> _WORK REQUEST_:
Pick every line from the data that holds the word "widx".

> _EXERCISE DATA_:

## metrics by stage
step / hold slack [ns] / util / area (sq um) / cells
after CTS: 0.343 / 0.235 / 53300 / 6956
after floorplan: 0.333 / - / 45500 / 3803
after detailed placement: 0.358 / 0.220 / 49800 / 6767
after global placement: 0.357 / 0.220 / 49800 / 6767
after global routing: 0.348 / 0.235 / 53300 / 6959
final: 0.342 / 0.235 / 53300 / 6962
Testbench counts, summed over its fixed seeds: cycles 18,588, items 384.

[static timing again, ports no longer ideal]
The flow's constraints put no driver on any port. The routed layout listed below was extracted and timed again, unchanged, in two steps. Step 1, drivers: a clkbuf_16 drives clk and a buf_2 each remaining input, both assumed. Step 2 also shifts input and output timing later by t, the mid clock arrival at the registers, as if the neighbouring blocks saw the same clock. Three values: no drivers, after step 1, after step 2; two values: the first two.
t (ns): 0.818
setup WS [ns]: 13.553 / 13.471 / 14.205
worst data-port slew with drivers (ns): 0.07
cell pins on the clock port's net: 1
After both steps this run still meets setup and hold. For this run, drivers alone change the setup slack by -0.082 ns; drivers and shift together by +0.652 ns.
Source: an optimization exercise on an open RTL-to-GDS flow (aim: small area, a short achievable clock period and few clock cycles). Production flows keep margins and buffers that such runs may drop.
In this exercise RTL edits were held to simulation tests only and were not proved equivalent to the original.
Power figures rest on the tool's default switching activity, not on a simulated workload.

== job 101 ==
==> flow/design.v <==
`timescale 1ns / 1ps
`default_nettype none
package rhpm_pkg;
   localparam logic [7:0] OPEN_MARK  = 8'h5B;
   localparam logic [7:0] CLOSE_MARK = 8'h5D;
   localparam logic [8:0]  SKIP_MAX  = 9'd511;
   localparam logic [15:0] TOTAL_MAX = 16'hFFFF;
endpackage
`default_nettype wire
`timescale 1ns / 1ps
`default_nettype none
module rolling_hash_pattern_marker_core (
   input  wire logic        clock,
   input  wire logic        reset,
   input  wire logic        req_valid,
   output logic             req_stall,
   input  wire logic [7:0]  req_text_byte,
   input  wire logic        req_end_of_line,
   input  wire logic        req_clear_total,
   output logic             rsp_valid,
   input  wire logic        rsp_stall,
   output logic [7:0]       rsp_out_byte,
   output logic             rsp_line_done,
   output logic             rsp_line_matched,
   output logic [15:0]      rsp_total_matches,
   input  wire logic        csr_valid,
   output logic             csr_ready,
   input  wire logic [2:0]  csr_index,
   input  wire logic [63:0] csr_data
);
   logic [7:0]  pat_ff [16];
   logic        pv_lo_ff, pv_hi_ff;
   logic [3:0]  mm1_ff;                  
   logic        sv_ff, hv_ff;
   logic [7:0]  sb_ff, hb_ff;
   logic        se_ff, sc_ff, he_ff, hc_ff;
   logic [7:0]  w_ff [16];
   logic [14:0] dv_ff;
   logic [3:0]  f_ff;                    
   logic        full_ff;                 
   logic        mm_ff;                   
   logic        sz_ff;                   
   logic        sle_ff;                  
   logic [8:0]  skip_ff;
   logic        matched_ff;
   logic [15:0] total_ff;
   logic        busy_ff;
   logic        br_ff;                   
   logic        cl_ff;                   
   logic        beol_ff;                 
   logic        bm_ff;                   
   logic [3:0]  r_ff;
   logic [3:0]  ki_ff;
   logic        ov_ff;
   logic [7:0]  ob_ff;
   logic        od_ff, om_ff;
   logic        csr_wr;
   logic        cr_ff;                   
   assign csr_ready = cr_ff;
   assign csr_wr    = csr_valid && cr_ff;
   assign req_stall = hv_ff;
   logic        out_free, accept, proc, s_load, wait_c;
   logic [7:0]  c;
   logic        eol, clr;
   assign out_free = !ov_ff || !rsp_stall;
   assign accept   = req_valid && !hv_ff;
   assign c        = sb_ff;
   assign eol      = se_ff;
   assign clr      = sc_ff;
   logic [15:0] eq, dn;
   logic        cz, match, may_match;
   assign cz = (c == 8'd0);
   always_comb begin
      for (int i = 0; i < 16; i++) begin
         if ((i < 8) ? pv_lo_ff : pv_hi_ff) begin
            eq[i] = (c == pat_ff[i]);
         end else begin
            eq[i] = cz;
         end
      end
      dn[0] = eq[0];
      for (int i = 1; i < 16; i++) begin
         dn[i] = dv_ff[i-1] & eq[i];
      end
   end
   logic [15:0] sel_m, sel_p;
   logic        eq_m, mm_nx;
   always_comb begin
      for (int i = 0; i < 16; i++) begin
         sel_m[i] = (mm1_ff == 4'(i));
         sel_p[i] = (mm1_ff == 4'(i + 1));
      end
   end
   assign eq_m      = |(sel_m & eq);
   assign match     = mm_ff && eq_m;
   assign mm_nx     = (mm1_ff == 4'd0) || |(sel_p & dn);
   assign may_match = mm_ff;
   logic        full, s_le_f, s_zero;
   logic [3:0]  fl_idx;
   logic [9:0]  skip_sum;
   assign full     = full_ff;
   assign s_zero   = sz_ff;
   assign s_le_f   = sle_ff;
   assign fl_idx   = f_ff - skip_ff[3:0];
   assign skip_sum = {1'b0, skip_ff} + {6'd0, mm1_ff};
   assign wait_c = busy_ff && (may_match || clr || (eol ? s_le_f : (full && s_zero)));
   assign proc   = sv_ff && out_free && !wait_c;
   assign s_load = proc || !sv_ff;
   logic [3:0]  widx;
   logic [7:0]  wbyte;
   assign widx  = busy_ff ? ki_ff : (mm1_ff - 4'd1);
   assign wbyte = (!busy_ff && (mm1_ff == 4'd0)) ? c : w_ff[widx];
   logic        fsz;
   assign fsz = full && s_zero;
   logic        ld;
   logic [7:0]  nb;
   logic        nd, nm;
   always_comb begin
      ld = 1'b0;
      nb = wbyte;
      nd = 1'b0;
      nm = 1'b0;
      if (busy_ff) begin
         ld = out_free;
         if (cl_ff) begin
            nb = rhpm_pkg::CLOSE_MARK;
            nd = beol_ff;
            nm = beol_ff;
         end else begin
            nd = !br_ff && (r_ff == 4'd0);
            nm = !br_ff && (r_ff == 4'd0) && bm_ff;
         end
      end else if (proc) begin
         if (match) begin
            ld = 1'b1;
            nb = rhpm_pkg::OPEN_MARK;
         end else begin
            ld = full && s_zero;
            nd = eol && (mm1_ff == 4'd0);
            nm = eol && (mm1_ff == 4'd0) && matched_ff;
         end
      end
   end
   always_ff @(posedge clock) begin
      if (csr_wr && (csr_index == 3'd0)) begin
         for (int k = 0; k < 8; k++) pat_ff[k] <= csr_data[8*k +: 8];
      end
      if (csr_wr && (csr_index == 3'd1)) begin
         for (int k = 0; k < 8; k++) pat_ff[8+k] <= csr_data[8*k +: 8];
      end
   end
   always_ff @(posedge clock) begin
      if (reset) begin
         pv_lo_ff <= 1'b0;
         pv_hi_ff <= 1'b0;
         mm1_ff   <= 4'd0;
      end else if (csr_wr) begin
         case (csr_index)
            3'd0: pv_lo_ff <= 1'b1;
            3'd1: pv_hi_ff <= 1'b1;
            3'd2: begin
               if (csr_data[4:0] == 5'd0) mm1_ff <= 4'd0;
               else if (csr_data[4]) mm1_ff <= 4'd15;
               else mm1_ff <= csr_data[3:0] - 4'd1;
            end
            default: ;
         endcase
      end
   end
   always_ff @(posedge clock) begin
      if (reset) begin
         sv_ff <= 1'b0;
         cr_ff <= 1'b1;
         hv_ff <= 1'b0;
      end else if (s_load) begin
         sv_ff <= hv_ff || accept;
         cr_ff <= !(hv_ff || accept);
         hv_ff <= 1'b0;
      end else if (accept) begin
         hv_ff <= 1'b1;
      end
      if (s_load) begin
         if (hv_ff) begin
            sb_ff <= hb_ff;
            se_ff <= he_ff;
            sc_ff <= hc_ff;
         end else begin
            sb_ff <= req_text_byte;
            se_ff <= req_end_of_line;
            sc_ff <= req_clear_total;
         end
      end
      if (accept) begin
         hb_ff <= req_text_byte;
         he_ff <= req_end_of_line;
         hc_ff <= req_clear_total;
      end
   end
   always_ff @(posedge clock) begin
      if (proc) begin
         w_ff[0] <= c;
         for (int i = 1; i < 16; i++) w_ff[i] <= w_ff[i-1];
      end
   end
   logic [3:0]  f_nx;
   logic        full_nx;
   logic [8:0]  skip_m, skip_nm, skip_nx;
   logic        sz_nm, sle_nm, sz_nx, sle_nx;
   assign f_nx    = full ? f_ff : (f_ff + 4'd1);
   assign full_nx = full || ((f_ff + 4'd1) == mm1_ff);
   assign skip_m  = (skip_sum > 10'd510) ? 9'd510 : skip_sum[8:0];
   assign skip_nm = (full && !s_zero) ? (skip_ff - 9'd1) : skip_ff;
   assign sz_nm   = s_zero || (full && (skip_ff == 9'd1));
   assign sle_nm  = (skip_nm <= {5'd0, f_nx});
   assign skip_nx = match ? skip_m : skip_nm;
   assign sz_nx   = match ? (s_zero && (mm1_ff == 4'd0)) : sz_nm;
   assign sle_nx  = match ? (s_zero && full_nx) : sle_nm;
   logic [15:0] total_inc, total_nx;
   assign total_inc = (total_ff == rhpm_pkg::TOTAL_MAX) ? total_ff : (total_ff + 16'd1);
   assign total_nx  = clr ? {15'd0, match} : (match ? total_inc : total_ff);
   always_ff @(posedge clock) begin
      if (reset) begin
         dv_ff      <= '0;
         f_ff       <= '0;
         sz_ff      <= 1'b1;
         sle_ff     <= 1'b1;
         skip_ff    <= '0;
         matched_ff <= 1'b0;
         total_ff   <= '0;
      end else if (proc) begin
         total_ff <= total_nx;
         if (eol) begin
            dv_ff      <= '0;
            f_ff       <= '0;
            sz_ff      <= 1'b1;
            sle_ff     <= 1'b1;
            skip_ff    <= '0;
            matched_ff <= 1'b0;
         end else begin
            dv_ff   <= dn[14:0];
            f_ff    <= f_nx;
            skip_ff <= skip_nx;
            sz_ff   <= sz_nx;
            sle_ff  <= sle_nx;
            if (match) matched_ff <= 1'b1;
         end
      end
   end
   always_ff @(posedge clock) begin
      if (reset) begin
         full_ff <= 1'b1;
         mm_ff   <= 1'b1;
      end else if (proc) begin
         full_ff <= eol ? (mm1_ff == 4'd0) : full_nx;
         mm_ff   <= eol ? (mm1_ff == 4'd0) : mm_nx;
      end else if (csr_wr && (csr_index == 3'd2)) begin
         full_ff <= (csr_data[4:0] <= 5'd1);
         mm_ff   <= (csr_data[4:0] <= 5'd1);
      end
   end
   always_ff @(posedge clock) begin
      if (reset) begin
         busy_ff <= 1'b0;
      end else if (busy_ff) begin
         if (out_free && (cl_ff || (!br_ff && (r_ff == 4'd0)))) begin
            busy_ff <= 1'b0;
         end
      end else if (proc) begin
         busy_ff <= match || (eol && s_le_f && !(fsz && (mm1_ff == 4'd0)));
      end
      if (busy_ff) begin
         if (out_free && !cl_ff) begin
            if (r_ff == 4'd0) begin
               cl_ff <= 1'b1;
            end else begin
               r_ff <= r_ff - 4'd1;
            end
            if (!proc) ki_ff <= ki_ff - 4'd1;
         end
      end else begin
         br_ff   <= match;
         cl_ff   <= 1'b0;
         beol_ff <= eol;
         bm_ff   <= matched_ff;
         r_ff    <= match ? mm1_ff : fsz ? (mm1_ff - 4'd1) : fl_idx;
         ki_ff   <= match ? mm1_ff : fsz ? (mm1_ff - 4'd1) : fl_idx;
      end
   end
   always_ff @(posedge clock) begin
      if (reset) begin
         ov_ff <= 1'b0;
      end else if (ld) begin
         ov_ff <= 1'b1;
      end else if (!rsp_stall) begin
         ov_ff <= 1'b0;
      end
      if (ld) begin
         ob_ff <= nb;
         od_ff <= nd;
         om_ff <= nm;
      end
   end
   assign rsp_valid         = ov_ff;
   assign rsp_out_byte      = ob_ff;
   assign rsp_line_done     = od_ff;
   assign rsp_line_matched  = om_ff;
   assign rsp_total_matches = total_ff;
endmodule
`default_nettype wire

> _RESULT FOR THIS EXERCISE_:
   logic [3:0]  widx;
   assign widx  = busy_ff ? ki_ff : (mm1_ff - 4'd1);
   assign wbyte = (!busy_ff && (mm1_ff == 4'd0)) ? c : w_ff[widx];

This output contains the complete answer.